Comment 15 Jordi 2022-07-13 12:29:34 UTC
(In reply to Mike Kaganski from comment #14)
> (In reply to Jordi from comment #13)
> > The code linked in the original post of this bug
> 
> Which specific code? The Ask question has at least two pieces of code, one
> of which is getNextHyperlink that uses createEnumeration on paragraph
> objects to get access to the paragraph's text runs. Indeed, adding a text
> somewhere in the middle in an existing document adds a new text run with a
> new rsid, as explained in comment 2. It is also mentioned in the commit
> message on the change from comment 12, where I wrote that in the place where
> ODF is written, we can't get access to actual hyperlink boundaries, and thus
> I had to check each text run's hyperlink data, to find identical datas and
> merge them.
> 
> Another piece of code from the Ask question (by KamilLanda) uses Navigator
> frame directly. It shows that the hyperlink itself is not split. By the way,
> during the work on the patch, I discovered that assumed bug of Navigator not
> showing updated hyperlink count is not a bug, because the hyperlink is not
> split itself during the edit.

Apologies, should have reread whole thread. Commend 12 upon quick read sounded like you were saying it occurred during saving.

Just ignore previous message.
Comment 16 Mike Kaganski 2022-07-13 12:50:12 UTC
(In reply to Jordi from comment #15)
> Commend 12 upon quick read sounded like you were saying it occurred during saving.

I was, actually. Yes, "it" happens during saving. The question is - what is "it".
Specifically - splitting the hyperlink by text run boundaries happened during saving: let me state it again, that when you insert something in your example, *a new separate text run* is created, so *old* bigger text run gets split; but the *hyperlink* does not get split at this point in Writer's internals (yet).

OTOH, when you use createEnumeration on paragraph objects, you don't get a list of hyperlinks, but a list of text runs. There is XAccessibleHypertext [1] that you may use to get the correct hyperlink count, and their boundaries.

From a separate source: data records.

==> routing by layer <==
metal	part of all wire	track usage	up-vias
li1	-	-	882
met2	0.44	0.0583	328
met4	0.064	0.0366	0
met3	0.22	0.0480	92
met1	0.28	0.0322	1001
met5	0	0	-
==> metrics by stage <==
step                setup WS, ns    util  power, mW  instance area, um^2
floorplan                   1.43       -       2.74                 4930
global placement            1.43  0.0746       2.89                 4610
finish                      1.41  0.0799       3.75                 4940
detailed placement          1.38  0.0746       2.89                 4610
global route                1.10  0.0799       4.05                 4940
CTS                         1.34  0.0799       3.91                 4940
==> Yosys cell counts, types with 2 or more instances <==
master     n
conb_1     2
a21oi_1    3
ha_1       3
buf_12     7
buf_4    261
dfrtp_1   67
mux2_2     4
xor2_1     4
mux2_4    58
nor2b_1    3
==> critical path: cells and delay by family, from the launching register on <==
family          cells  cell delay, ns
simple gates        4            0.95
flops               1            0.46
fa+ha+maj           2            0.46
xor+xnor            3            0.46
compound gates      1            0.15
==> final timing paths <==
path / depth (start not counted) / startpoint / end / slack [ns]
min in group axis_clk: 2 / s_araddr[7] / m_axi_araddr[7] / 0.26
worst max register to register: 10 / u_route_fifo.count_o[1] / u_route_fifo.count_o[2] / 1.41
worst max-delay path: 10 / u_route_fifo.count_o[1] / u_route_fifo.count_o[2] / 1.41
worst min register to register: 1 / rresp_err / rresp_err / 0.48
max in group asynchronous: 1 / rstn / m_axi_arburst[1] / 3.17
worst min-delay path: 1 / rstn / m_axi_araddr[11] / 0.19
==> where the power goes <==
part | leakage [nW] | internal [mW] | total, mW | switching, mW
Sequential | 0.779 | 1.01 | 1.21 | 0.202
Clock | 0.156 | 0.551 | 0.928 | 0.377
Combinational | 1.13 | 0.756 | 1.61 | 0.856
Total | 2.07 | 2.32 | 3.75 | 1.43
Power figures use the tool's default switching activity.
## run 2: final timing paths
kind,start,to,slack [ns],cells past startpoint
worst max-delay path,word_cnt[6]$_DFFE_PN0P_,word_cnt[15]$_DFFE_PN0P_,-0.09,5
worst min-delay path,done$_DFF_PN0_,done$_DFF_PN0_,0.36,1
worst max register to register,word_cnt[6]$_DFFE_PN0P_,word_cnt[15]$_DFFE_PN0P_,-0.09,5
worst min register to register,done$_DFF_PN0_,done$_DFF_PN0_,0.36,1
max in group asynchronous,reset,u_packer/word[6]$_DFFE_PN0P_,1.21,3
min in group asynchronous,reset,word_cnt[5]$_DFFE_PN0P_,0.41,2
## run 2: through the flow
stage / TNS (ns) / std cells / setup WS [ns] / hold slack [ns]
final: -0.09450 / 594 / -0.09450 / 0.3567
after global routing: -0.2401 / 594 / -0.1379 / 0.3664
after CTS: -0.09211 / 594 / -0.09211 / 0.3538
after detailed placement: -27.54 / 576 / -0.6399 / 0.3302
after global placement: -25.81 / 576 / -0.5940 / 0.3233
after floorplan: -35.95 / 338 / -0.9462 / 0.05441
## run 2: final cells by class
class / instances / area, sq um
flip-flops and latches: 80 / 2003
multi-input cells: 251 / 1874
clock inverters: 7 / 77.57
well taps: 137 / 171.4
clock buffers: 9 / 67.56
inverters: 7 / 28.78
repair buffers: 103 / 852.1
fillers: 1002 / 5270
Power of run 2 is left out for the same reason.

[1] https://api.libreoffice.org/docs/idl/ref/interfacecom_1_1sun_1_1star_1_1accessibility_1_1XAccessibleHypertext.html
Comment 17 Commit Notification 2022-07-14 05:43:36 UTC
Mike Kaganski committed a patch related to this issue.
It has been pushed to "master":

https://git.libreoffice.org/core/commit/9f4af852c4050d45bb5ab314480fc83639bea90a

tdf#148198: merge identical hyperlinks of adjacent text ranges on ODF export

It will be available in 7.5.0.

The patch should be included in the daily builds available at
https://dev-builds.libreoffice.org/daily/ in the next 24-48 hours. More
information about daily builds can be found at:
https://wiki.documentfoundation.org/Testing_Daily_Builds

Affected users are encouraged to test the fix and report feedback.
Comment 18 phv 2022-07-15 10:45:25 UTC
Since we can't say it enough, thank you Mike for having fixed this bug in such a short time. Now, my documents saved then exported in pdf format no longer display several successive hyperlinks for a same target.

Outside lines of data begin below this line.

**src/rtl/vec_mem_pkg.sv**
```systemverilog
// Shared types and default sizing for the vector memory address path.
package vec_mem_pkg;

    typedef enum logic [1:0] {
        IDLE   = 2'd0,
        ISSUE  = 2'd1,
        FINISH = 2'd2
    } vas_state_t;

    localparam int VAS_LANES_DEFAULT  = 16;
    localparam int VAS_ADDR_W_DEFAULT = 32;
    localparam int VAS_VLEN_W_DEFAULT = 8;

endpackage

```
**src/rtl/lane_offset_gen.sv**
```systemverilog
// Combinational lane address fan-out: lane k = beat_base + k*stride (mod 2**ADDR_W).
// k*stride is built from shifted copies of stride selected by the bits of k,
// so no multiplier appears on the path.
module lane_offset_gen
    import vec_mem_pkg::*;
#(
    parameter int ADDR_W = VAS_ADDR_W_DEFAULT,
    parameter int LANES  = VAS_LANES_DEFAULT
) (
    input  logic [ADDR_W-1:0]             beat_base,
    input  logic [ADDR_W-1:0]             stride,
    output logic [LANES-1:0][ADDR_W-1:0]  lane_addr
);

    localparam int LW = $clog2(LANES);

    for (genvar k = 0; k < LANES; k++) begin : g_lane
        localparam logic [LW-1:0] KIDX = LW'(k);
        logic [ADDR_W-1:0] off;

        // Shift-add of stride by the constant lane index, then offset from the beat base.
        always_comb begin
            off = '0;
            for (int j = 0; j < LW; j++) begin
                if (KIDX[j]) off = off + (stride << j);
            end
            lane_addr[k] = beat_base + off;
        end
    end

endmodule

```
**src/rtl/vector_address_sequencer.sv**
```systemverilog
// Turns one (base, stride, vlen) vector request into LANES-wide beats of lane
// addresses with a tail mask and valid/ready flow control. Outputs derive only
// from registered state, so they hold naturally under back-pressure.
module vector_address_sequencer
    import vec_mem_pkg::*;
#(
    parameter int ADDR_W = VAS_ADDR_W_DEFAULT,
    parameter int LANES  = VAS_LANES_DEFAULT,
    parameter int VLEN_W = VAS_VLEN_W_DEFAULT
) (
    input  logic                    clk,
    input  logic                    rst,
    input  logic                    start,
    input  logic [ADDR_W-1:0]       base,
    input  logic [ADDR_W-1:0]       stride,
    input  logic [VLEN_W-1:0]       vlen,
    output logic                    busy,
    output logic                    out_valid,
    input  logic                    out_ready,
    output logic [LANES*ADDR_W-1:0] addr,
    output logic [LANES-1:0]        lane_mask,
    output logic                    last,
    output logic                    done
);

    localparam int LW = $clog2(LANES);

    vas_state_t                   state, state_nxt;
    logic [ADDR_W-1:0]            beat_base;
    logic [ADDR_W-1:0]            stride_r;
    logic [VLEN_W-1:0]            remaining;
    logic                         handshake;
    logic                         tail;
    logic [LANES-1:0][ADDR_W-1:0] lane_addr;

    assign handshake = out_valid && out_ready;
    // Final beat once no more than one beat's worth of elements is left.
    assign tail      = (int'(remaining) <= LANES);

    // State register.
    always_ff @(posedge clk) begin
        if (rst) state <= IDLE;
        else     state <= state_nxt;
    end

    // Next-state: a zero-length request skips straight to FINISH so done still pulses.
    always_comb begin
        state_nxt = state;
        case (state)
            IDLE:    if (start) state_nxt = (vlen != '0) ? ISSUE : FINISH;
            ISSUE:   if (handshake && tail) state_nxt = FINISH;
            FINISH:  state_nxt = IDLE;
            default: state_nxt = IDLE;
        endcase
    end

    // FSM outputs; last is qualified by ISSUE so it reads 0 when idle or in reset.
    always_comb begin
        busy      = (state != IDLE);
        out_valid = (state == ISSUE);
        done      = (state == FINISH);
        last      = (state == ISSUE) && tail;
    end

    // Request latch and per-beat advance; the beat step is a shift since LANES is 2**LW.
    always_ff @(posedge clk) begin
        if (rst) begin
            beat_base <= '0;
            stride_r  <= '0;
            remaining <= '0;
        end else if (state == IDLE && start) begin
            beat_base <= base;
            stride_r  <= stride;
            remaining <= vlen;
        end else if (handshake) begin
            beat_base <= beat_base + (stride_r << LW);
            remaining <= tail ? '0 : remaining - VLEN_W'(LANES);
        end
    end

    // Tail mask: lane k carries an element while k is below the remaining count.
    always_comb begin
        lane_mask = '0;
        for (int k = 0; k < LANES; k++) begin
            lane_mask[k] = (state == ISSUE) && (k < int'(remaining));
        end
    end

    lane_offset_gen #(
        .ADDR_W (ADDR_W),
        .LANES  (LANES)
    ) u_lane_offset_gen (
        .beat_base (beat_base),
        .stride    (stride_r),
        .lane_addr (lane_addr)
    );

    assign addr = lane_addr;

endmodule

```
**config.mk**
```make
export PLATFORM = sky130hd
export DESIGN_NAME = vector_address_sequencer
export DESIGN_NICKNAME = d
export VERILOG_FILES = /design/src/rtl/vec_mem_pkg.sv /design/src/rtl/lane_offset_gen.sv /design/src/rtl/vector_address_sequencer.sv
export SDC_FILE = /design/constraint.sdc
export NUM_CORES = 2
export LEC_CHECK = 0
export CAP_MARGIN = 20
export CORE_UTILIZATION = 55
export CTS_BUF_LIST = sky130_fd_sc_hd__clkbuf_4 sky130_fd_sc_hd__clkbuf_8
export DETAILED_ROUTE_END_ITERATION = 8
export HOLD_SLACK_MARGIN = 0.02
export PLACE_DENSITY_LB_ADDON = 0.1
export SYNTH_ARGS = -nofsm -noshare
export SYNTH_HDL_FRONTEND = slang
export SYNTH_SLANG_ARGS = --single-unit
```
**constraint.sdc**
```tcl
create_clock -name clk -period 10 [get_ports clk]
set_input_delay 1.5 -clock clk [delete_from_list [all_inputs] [get_ports clk]]
set_output_delay 1.5 -clock clk [all_outputs]
set_load 0.01 [all_outputs]
```
== Word-level counts from Yosys, hierarchy flattened ==
Index checks and enable logic that the tools add are counted.
Storage, ports and cells
  output and inout port bits: 532
  logic and storage cells: 87
  register bits: 74
Cells by class
  reductions and logical operators: 25
  order comparisons: 17
  multiplexer cells: 9
  $add $sub $neg: 28
  eq/ne operators: 4
Operators by type and width (number)
  $add 32x32->32: 27
  $lt 4x8->1 const A: 8
  $mux 32: 2
  $lt 3x8->1 const A: 4
  $mux 8: 3
  $logic_and 1x1->1: 20
  $lt 1x8->1 const A: 2
  $lt 2x8->1 const A: 2
  $le 8x5->1 const B: 1
  $reduce_bool 8->1: 1
  $sub 8x5->8 const B: 1
  $mux 2: 3
  $pmux 2 s2: 1
  $reduce_bool 2->1: 2
  $eq 2x1->1 const B: 1
  $eq 2x2->1 const B: 1
  $logic_not 2->1: 1
  $ne 2x1->1 const B: 1
  $ne 2x2->1 const B: 1
  $reduce_and 2->1: 1

== Logic depth before layout (Yosys ltp) ==
  depth after elaboration: 5
  gate-level depth with buffers: 30
  gate-level depth less buffers: 30

== By module ==
Synthesis repeated with hierarchy kept, for this count alone.
Unflattened totals
  cells, all modules: 4671
  area total of the unflattened synthesis: 35166.2 µm²
By module, submodules not included
  lane_offset_gen: area an instance 30508.0 µm², cells each 4050, instances 1
  vector_address_sequencer: area an instance 4658.2 µm², cells each 621, instances 1

== Worst setup path after synthesis ==
No wires, ideal clock.
  path type: reg2out
  start: reg stride_r[1]
  end: out addr[511]
  path buffers: 0
  arrival time: 6870 ps
  data required time: 8500 ps
  stages on the path, launching flop included: 31
  setup slack: 1630 ps
  cells stage by stage: dfxtp_1 > ha_1 > fa_1 > a211oi_1 > o21ai_0 > a211oi_1 > nor2_1 > nor2_1 > a21oi_1 > nor2_1 > xnor2_1 > ha_1 > a21o_1 > a21o_1 > a21o_1 > a2111oi_0 > nor3_1 > a21oi_1 > a21boi_0 > o21a_1 > or2_2 > xnor2_1 > fa_1 > inv_1 > ha_1 > a21o_1 > a221o_1 > a31oi_1 > o21ai_0 > o41ai_1 > xnor2_1
Between the ends
  cells in the longest elaborated chain, start to end: 4
Ends and longest elaborated chain
  start: declaration: RTL line vector_address_sequencer.sv:30  | logic [ADDR_W-1:0] stride_r;
  start signal: assignment: RTL line vector_address_sequencer.sv:73  | stride_r <= stride;
  $add 32x32->32 (2 in series): RTL line lane_offset_gen.sv:25  | if (KIDX[j]) off = off + (stride << j);
  $add 32x32->32 *: RTL line lane_offset_gen.sv:25
  $add 32x32->32 *: RTL line lane_offset_gen.sv:27  | lane_addr[k] = beat_base + off;
  end: declaration: RTL line vector_address_sequencer.sv:20  | output logic [LANES*ADDR_W-1:0] addr,
Mark *: on every way between the ends. The rest lies on a longest branch, timed or not.

== Worst setup path after layout ==
  start: reg stride_r[1]
  end: out addr[509]
Same word-level chain as after synthesis.

==> results.sh <==
export IMPL_min_period_ps=9710
export IMPL_hold_slack_ps=537
export IMPL_ys_types=88
export IMPL_final_cells=6102
export IMPL_seqPwrFrac_pct=5.7
export IMPL_dieArea_sq_mm=0.0648
export IMPL_multiInputGateArea_sq_mm=0.0313
export IMPL_vdd_drop_max_uv=204
export IMPL_drc=0
export IMPL_ys_ff_latch=74
export IMPL_cts_buffers=9
export IMPL_maxSlewViolCount=0
export IMPL_ys_async_sr_fraction_pct=0
export IMPL_crit_path_max_incr_delay_ps=570
export IMPL_p_sw_share_pct=51.5
export IMPL_final_seq_area_sq_mm=0.00148
export IMPL_synth_top_cell_area_share_pct=20.0
export IMPL_clockBufferDepth=2
export IMPL_synth_seq_area_share_pct=4.22
export IMPL_yosysTopAreaCell="ha_1"
export IMPL_htree_levels=3
export IMPL_maxCapViolCount=0
export IMPL_routabilityCongestion=1.02
export IMPL_rows=92
export IMPL_core_area_sq_mm=0.0631
export IMPL_setup_viol=0
export IMPL_dieHeight_microns=255
export IMPL_cp_start_kind="flop"
export IMPL_grt_max_degree=75
export IMPL_p_per_area_mw_per_mm2=149
export IMPL_dr_pass1_iters=6
export IMPL_status="finished, final reports clean"
export IMPL_ys_top_cells_by_area="ha_1 20%, fa_1 12%, xnor2_1 8.9%"
export IMPL_clock_latency_ps=430
export IMPL_wl_per_cell_microns=21.4
export IMPL_io_pins=608
export IMPL_fmax_mhz=103
export IMPL_power_net_switching_mw=3.26
export IMPL_grt_pass1_wl_microns=195000
export IMPL_grt_util_all_layers_pct=39.2
export IMPL_yosysWarnings=0
export IMPL_cp_data_required_time_ps=8500
export IMPL_syn2layout_area_growth_pct=21.7
export IMPL_syn_area_per_cell_sq_um=7.56
export IMPL_syn_inst=4641
export IMPL_clock_skew_ps=19.0
export IMPL_vias=36846
export IMPL_hpwl_microns=110000
export IMPL_initial_utilization_pct=55.6
export IMPL_synthFlopType="dfxtp_1"
export IMPL_viasPerCell=6.04
export IMPL_drt_iter0_markers=3476
export IMPL_cts_tree="yes"
export IMPL_finalHoldViolCount=0
export IMPL_clkTransAtPathRegs_ps=100
export IMPL_critPathKind="reg -> out"
export IMPL_layout_nets=6095
export IMPL_slowest_stage="clkdlybuf4s50_1"
export IMPL_io_buffers=607
export IMPL_grt_setup_unrepaired="false"
export IMPL_crit_family="compound AO/OA/AOI/OAI gates"
export IMPL_p_int_mw=3.08
export IMPL_worst_slew_pin_slew_ps=961
export IMPL_p_comb_share_pct=89.6
export IMPL_power_leakage_nw=21.7
export IMPL_clock_sinks=74
export IMPL_die_width_microns=255
export IMPL_final_layout_size_suffix_gt1_share_pct=3.30
export IMPL_cts_root_buf="clkbuf_8"
export IMPL_wl_microns=131000
export IMPL_relSlewSlack_pct=35.7
export IMPL_first_global_vias=33287
export IMPL_antenna_found_initial=7
export IMPL_synth_edf_count=0
export IMPL_p_clk_share_pct=4.8
export IMPL_critPathMostFrequentCell="a21o_1"
export IMPL_cp_num_buf_inv=4
export IMPL_hold_buffers=0
export IMPL_fillers=5669
export IMPL_syn_cell_area_sq_mm=0.0351
export IMPL_ant_nets=0
export IMPL_path_max_fanout=6
export IMPL_cp_end_kind="output pin"
export IMPL_dpl_cell_count=6074
export IMPL_hp_class="reg -> reg"
export IMPL_min_period_over_period_pct=97.1
export IMPL_finalSetupTns_ps=0
export IMPL_globalRoute_totalOverflow=0
export IMPL_synth_nets=5495
export IMPL_arrival_ps=8210
## power groups by stage
stage	Sequential, mW	Clock, mW	Combinational [mW]
detailed placement	0.366	0	5.58
global route	0.362	0.314	6.11
global placement	0.365	0	5.53
floorplan	0.430	0	3.10
CTS	0.359	0.305	5.61
finish	0.360	0.302	5.68
## per-stage QoR
step	power [mW]	instance area (sq um)	util [%]	worst slack, ps
6_report	6.34	42700	67.6	292
5_1_grt	6.79	42700	67.6	1.77
4_1_cts	6.28	42600	67.5	9.50
3_5_place_dp	5.94	42300	67.1	259
3_3_place_gp	5.90	42300	67.1	373
2_1_floorplan	3.53	35100	-	1630
## worst paths after layout
check / slack [ps] / to / from / cells past startpoint
setup reg to reg: 5930 / beat_base[30] / beat_base[4] / 13
setup / recovery: 290 / addr[509] / stride_r[1] / 28
hold / removal: 540 / remaining[0] / remaining[0] / 2
hold reg to reg: 540 / remaining[0] / remaining[0] / 2
## worst reg2reg max path, delay by kind of cell (launching register included)
| family | cells | cell delay [ps] |
|---|---|---|
| AND/OR/NAND/NOR | 1 | 60 |
| flip-flops | 1 | 620 |
| XOR/XNOR | 1 | 100 |
| adder cells (fa/ha/maj) | 2 | 570 |
| buffers and inverters | 1 | 70 |
| AO/OA/AOI/OAI | 8 | 2540 |
## state kept, by name (all words and copies together) (netlist names)
signal and count:
state 2, beat_base 32, stride_r 32, remaining 8
## kinds of logic after synthesis
family	count (synthesis)	synth area share [%]
AOI/OAI and AO/OA	1444	26.9
and+or+nand+nor	1209	16.3
adders and majority gates	778	32.4
buffers and inverters	611	6.87
xor gates and xnor gates	515	13.0
DFF	74	4.22
muxes	10	0.289
## placed cells by master (no fill, tap or decap), types with 18 or more instances in the layout
cell,Yosys,layout
a211o_1,18,18
a211oi_1,50,48
a21boi_0,30,29
a21o_1,214,214
a21oi_1,456,455
a221oi_1,19,19
a311oi_1,19,19
a31oi_1,53,52
and2_1,29,30
and3_1,63,63
buf_4,30,78
clkdlybuf4s50_1,0,605
dfxtp_1,74,74
fa_1,217,217
ha_1,561,560
inv_1,515,515
nand2_1,320,320
nand2b_1,50,50
nand3_1,109,109
nand4_1,35,35
nor2_1,340,339
nor2b_1,59,59
nor3_1,108,108
o211ai_1,35,35
o21a_1,85,85
o21ai_0,225,222
o21bai_1,67,67
o31a_1,19,19
o31ai_1,18,18
or2_2,22,22
or3_1,28,28
xnor2_1,358,357
xor2_1,153,151
## final cells by class
class                   instances  share of cell area, %
clock buffers                  12                  0.372
multi-input cells            3956                   73.3
well taps                     846                   2.48
repair buffers                685                   15.6
clock inverters                 4                  0.173
diodes                         10                 0.0586
flip-flops and latches         74                   3.47
inverters                     515                   4.53
## per-layer routing
metal	GRT usage [%]	routed length, microns	share of wire [%]
met5	0	0	0
met4	20.2	7130	5.5
met3	5.76	10500	8.0
met2	62.3	58100	45
met1	51.5	54800	42
## timing repair
action | CTS | global route
buffers inserted | 1 | 1
gates resized for setup | 6 | 17
pin swaps | 2 | 3
setup endpoints to repair | 2 | 9
## synthesized netlist by cell type, types with 9 or more instances
master and count:
o31a_1 19, a21oi_1 456, a21o_1 214, a21boi_0 30
mux2i_1 9, and3_1 63, nor2_1 340, a311oi_1 19
and2_1 29, a221oi_1 19, ha_1 561, o21ai_0 225
nor4_1 11, xor2_1 153, a31oi_1 53, o21bai_1 67
o31ai_1 18, a311o_1 9, nor3_1 108, nand2b_1 50
xnor2_1 358, a31o_2 14, dfxtp_1 74, or3_1 28
a211o_1 18, or2_2 22, fa_1 217, inv_1 515
nor3b_1 9, nand2_1 320, a41oi_1 10, a211oi_1 50
buf_4 30, nand3_1 109, a2111oi_0 9, o21a_1 85
clkbuf_1 60, nor2b_1 59, nand4_1 35, o211ai_1 35
Power figures use the tool's default switching activity.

However, I notice that LibreOffice still has trouble combining attributes between adjacent elements (as in #146458), but that's another issue.
Comment 19 Commit Notification 2022-07-18 10:07:35 UTC
Mike Kaganski committed a patch related to this issue.
It has been pushed to "libreoffice-7-4":

https://git.libreoffice.org/core/commit/c50fbdceafdd4b857954f098e38cae03e8bc6064

tdf#148198: merge identical hyperlinks of adjacent text ranges on ODF export

It will be available in 7.4.0.2.

The patch should be included in the daily builds available at
https://dev-builds.libreoffice.org/daily/ in the next 24-48 hours. More
information about daily builds can be found at:
https://wiki.documentfoundation.org/Testing_Daily_Builds

Affected users are encouraged to test the fix and report feedback.